[THE PROBLEM]:
Please go through the records below and return every line holding the word "wins".

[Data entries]
== Segment start ==

**src/rtl/ex_operand_stage_pkg.sv**
```systemverilog
// Shared definitions for the ID/EX operand stage: default widths, the
// hard-wired zero register and the registered control bundle.
package ex_operand_stage_pkg;

    localparam int N_DEF     = 32;
    localparam int RAW_DEF   = 5;
    localparam int IMM_W_DEF = 16;

    // Register $0 is hard-wired to zero and never takes part in forwarding.
    localparam int REG_ZERO  = 0;

    typedef struct packed {
        logic valid;
        logic add_n;
        logic add_slt;
        logic reg_write;
        logic mem_read;
        logic mem_write;
        logic alu_src_imm;
    } ctrl_t;

    localparam ctrl_t CTRL_BUBBLE = '0;

endpackage

```
**src/rtl/ex_operand_stage_fwd_mux.sv**
```systemverilog
// Forwarding select for one source register: the EX/MEM result wins over the
// MEM/WB result, which wins over the value captured at decode.
module ex_operand_stage_fwd_mux
    import ex_operand_stage_pkg::*;
#(
    parameter int N   = N_DEF,
    parameter int RAW = RAW_DEF
) (
    input  logic [RAW-1:0] src,
    input  logic [N-1:0]   stored,
    input  logic           exmem_we,
    input  logic [RAW-1:0] exmem_dst,
    input  logic [N-1:0]   exmem_data,
    input  logic           memwb_we,
    input  logic [RAW-1:0] memwb_dst,
    input  logic [N-1:0]   memwb_data,
    output logic [N-1:0]   value
);

    logic hit_exmem;
    logic hit_memwb;

    assign hit_exmem = exmem_we && (exmem_dst != RAW'(REG_ZERO)) && (exmem_dst == src);
    assign hit_memwb = memwb_we && (memwb_dst != RAW'(REG_ZERO)) && (memwb_dst == src);

    // Priority select: younger producer first.
    always_comb begin
        value = stored;
        if (hit_exmem) begin
            value = exmem_data;
        end else if (hit_memwb) begin
            value = memwb_data;
        end
    end

endmodule

```
**src/rtl/ex_operand_stage.sv**
```systemverilog
// ID/EX pipeline register with operand forwarding and load-use bubble
// insertion, feeding the EX-stage arithmetic unit.
module ex_operand_stage
    import ex_operand_stage_pkg::*;
#(
    parameter int N     = N_DEF,
    parameter int RAW   = RAW_DEF,
    parameter int IMM_W = IMM_W_DEF
) (
    input  logic           clk,
    input  logic           rst_n,
    input  logic           stall_i,
    input  logic           flush_i,
    input  logic           id_valid_i,
    input  logic [RAW-1:0] id_rs_i,
    input  logic [RAW-1:0] id_rt_i,
    input  logic [RAW-1:0] id_dst_i,
    input  logic           id_uses_rs_i,
    input  logic           id_uses_rt_i,
    input  logic [N-1:0]   id_rs_val_i,
    input  logic [N-1:0]   id_rt_val_i,
    input  logic [IMM_W-1:0] id_imm_i,
    input  logic           id_alu_src_imm_i,
    input  logic           id_imm_zext_i,
    input  logic           id_add_n_i,
    input  logic           id_add_slt_i,
    input  logic           id_reg_write_i,
    input  logic           id_mem_read_i,
    input  logic           id_mem_write_i,
    input  logic           exmem_we_i,
    input  logic [RAW-1:0] exmem_dst_i,
    input  logic [N-1:0]   exmem_data_i,
    input  logic           memwb_we_i,
    input  logic [RAW-1:0] memwb_dst_i,
    input  logic [N-1:0]   memwb_data_i,
    output logic           load_use_stall_o,
    output logic [N-1:0]   A_o,
    output logic [N-1:0]   B_o,
    output logic           add_n_o,
    output logic           add_slt_o,
    output logic [N-1:0]   store_data_o,
    output logic [RAW-1:0] ex_dst_o,
    output logic           ex_valid_o,
    output logic           ex_reg_write_o,
    output logic           ex_mem_read_o,
    output logic           ex_mem_write_o
);

    ctrl_t          ctrl_q;
    ctrl_t          ctrl_d;
    logic [RAW-1:0] rs_q;
    logic [RAW-1:0] rt_q;
    logic [RAW-1:0] dst_q;
    logic [N-1:0]   rs_val_q;
    logic [N-1:0]   rt_val_q;
    logic [N-1:0]   imm_q;
    logic [N-1:0]   imm_ext;
    logic [N-1:0]   fwd_rs;
    logic [N-1:0]   fwd_rt;
    logic           rs_dep;
    logic           rt_dep;

    ex_operand_stage_fwd_mux #(.N(N), .RAW(RAW)) u_fwd_rs (
        .src        (rs_q),
        .stored     (rs_val_q),
        .exmem_we   (exmem_we_i),
        .exmem_dst  (exmem_dst_i),
        .exmem_data (exmem_data_i),
        .memwb_we   (memwb_we_i),
        .memwb_dst  (memwb_dst_i),
        .memwb_data (memwb_data_i),
        .value      (fwd_rs)
    );

    ex_operand_stage_fwd_mux #(.N(N), .RAW(RAW)) u_fwd_rt (
        .src        (rt_q),
        .stored     (rt_val_q),
        .exmem_we   (exmem_we_i),
        .exmem_dst  (exmem_dst_i),
        .exmem_data (exmem_data_i),
        .memwb_we   (memwb_we_i),
        .memwb_dst  (memwb_dst_i),
        .memwb_data (memwb_data_i),
        .value      (fwd_rt)
    );

    // A load in EX whose destination is read by the decode slot must be
    // separated by one bubble; a global stall already holds everything.
    assign rs_dep = id_uses_rs_i && (id_rs_i == dst_q);
    assign rt_dep = id_uses_rt_i && (id_rt_i == dst_q);
    assign load_use_stall_o = ctrl_q.valid && ctrl_q.mem_read && (dst_q != RAW'(REG_ZERO))
                              && (rs_dep || rt_dep) && id_valid_i && !stall_i;

    // Immediate is widened at capture so EX sees a ready-made operand.
    assign imm_ext = {{(N-IMM_W){id_imm_i[IMM_W-1] & ~id_imm_zext_i}}, id_imm_i};

    // Pack decode control into the stored bundle.
    always_comb begin
        ctrl_d             = CTRL_BUBBLE;
        ctrl_d.valid       = id_valid_i;
        ctrl_d.add_n       = id_add_n_i;
        ctrl_d.add_slt     = id_add_slt_i;
        ctrl_d.reg_write   = id_reg_write_i;
        ctrl_d.mem_read    = id_mem_read_i;
        ctrl_d.mem_write   = id_mem_write_i;
        ctrl_d.alu_src_imm = id_alu_src_imm_i;
    end

    // Stage register: flush > stall > load-use bubble > capture. During a
    // stall the operand values absorb any forwarded result so a producer
    // that retires while we wait is not lost.
    always_ff @(posedge clk or negedge rst_n) begin
        if (!rst_n) begin
            ctrl_q   <= CTRL_BUBBLE;
            rs_q     <= '0;
            rt_q     <= '0;
            dst_q    <= '0;
            rs_val_q <= '0;
            rt_val_q <= '0;
            imm_q    <= '0;
        end else if (flush_i || (!stall_i && load_use_stall_o)) begin
            ctrl_q   <= CTRL_BUBBLE;
            rs_q     <= '0;
            rt_q     <= '0;
            dst_q    <= '0;
            rs_val_q <= '0;
            rt_val_q <= '0;
            imm_q    <= '0;
        end else if (stall_i) begin
            rs_val_q <= fwd_rs;
            rt_val_q <= fwd_rt;
        end else begin
            ctrl_q   <= ctrl_d;
            rs_q     <= id_rs_i;
            rt_q     <= id_rt_i;
            dst_q    <= id_dst_i;
            rs_val_q <= id_rs_val_i;
            rt_val_q <= id_rt_val_i;
            imm_q    <= imm_ext;
        end
    end

    assign A_o            = fwd_rs;
    assign store_data_o   = fwd_rt;
    assign B_o            = ctrl_q.alu_src_imm ? imm_q : fwd_rt;
    assign add_n_o        = ctrl_q.add_n;
    assign add_slt_o      = ctrl_q.add_slt;
    assign ex_dst_o       = dst_q;
    assign ex_valid_o     = ctrl_q.valid;
    assign ex_reg_write_o = ctrl_q.reg_write;
    assign ex_mem_read_o  = ctrl_q.mem_read;
    assign ex_mem_write_o = ctrl_q.mem_write;

endmodule

```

== Segment end ==

[WRITTEN REPLY]:
// Forwarding select for one source register: the EX/MEM result wins over the
// MEM/WB result, which wins over the value captured at decode.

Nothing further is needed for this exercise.